I did dot product of the image with a noise.
import numpy as np
np.random.seed(100)
x = grayscale.shape[0]
y = grayscale.shape[1]
noise = np.random.rand(x,y)
noise_dot_img = grayscale.dot(noise)
plt.imshow(noise_dot_img, cmap = "gray")
CodePudding user response:
Apologies for the horrible formatting but stack overflow doesn't support latex.
The dot product between two vectors (if they are NxM matrices you can just drop the transpose since dot product between matrices is defined as matrix multiplication in numpy) A and B is A dot B = AB^T
If A is your original image and B is the noise matrix you can reverse it by multiplying your final image matrix with the inverse of B^T (if it has one), since matrix multiplication is associative.
So to get your original matrix A = A dot B * (B^T)^-1
EDIT: for clarity here is some example code:
import numpy as np
A = np.random.randint(10, size=(3, 3))
B = np.random.randint(10, size=(3, 3))
image_with_noise = A.dot(B)
noise_inverse = np.linalg.inv(B)
recreated_image = np.matmul(image_with_noise, noise_inverse)

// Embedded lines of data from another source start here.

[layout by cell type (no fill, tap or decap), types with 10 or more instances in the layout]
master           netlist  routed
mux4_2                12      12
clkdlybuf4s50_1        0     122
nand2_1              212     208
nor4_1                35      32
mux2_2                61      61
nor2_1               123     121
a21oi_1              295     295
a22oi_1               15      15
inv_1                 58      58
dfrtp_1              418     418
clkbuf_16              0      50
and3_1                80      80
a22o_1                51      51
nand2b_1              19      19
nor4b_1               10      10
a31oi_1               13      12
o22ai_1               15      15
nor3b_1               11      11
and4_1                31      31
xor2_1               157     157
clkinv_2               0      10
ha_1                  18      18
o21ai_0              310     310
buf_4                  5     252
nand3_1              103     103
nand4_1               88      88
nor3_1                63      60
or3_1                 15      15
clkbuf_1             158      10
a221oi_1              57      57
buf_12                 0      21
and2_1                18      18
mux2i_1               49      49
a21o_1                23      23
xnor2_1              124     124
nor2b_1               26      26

CodePudding user response:
I think you should share some more information about what exactly you are trying to achieve here.
In any case, you actually can get your image back in this specific example, by inverting the noise matrix and multiplying with it the noisy image:
inv = np.linalg.inv(noise)
restored_img = noise_dot_img@inv
However, there are a lot of things that need explaining. Overall, this is not really how we tackle this problem, since we almost never know the "noise" matrix. This is why signal processing exists. Also, in this example you are dealing with a square image. Otherwise, we would not be able to find the inverse (and we would have to use the pseudo-inverse). That said, one should always be careful before deciding to invert matrices.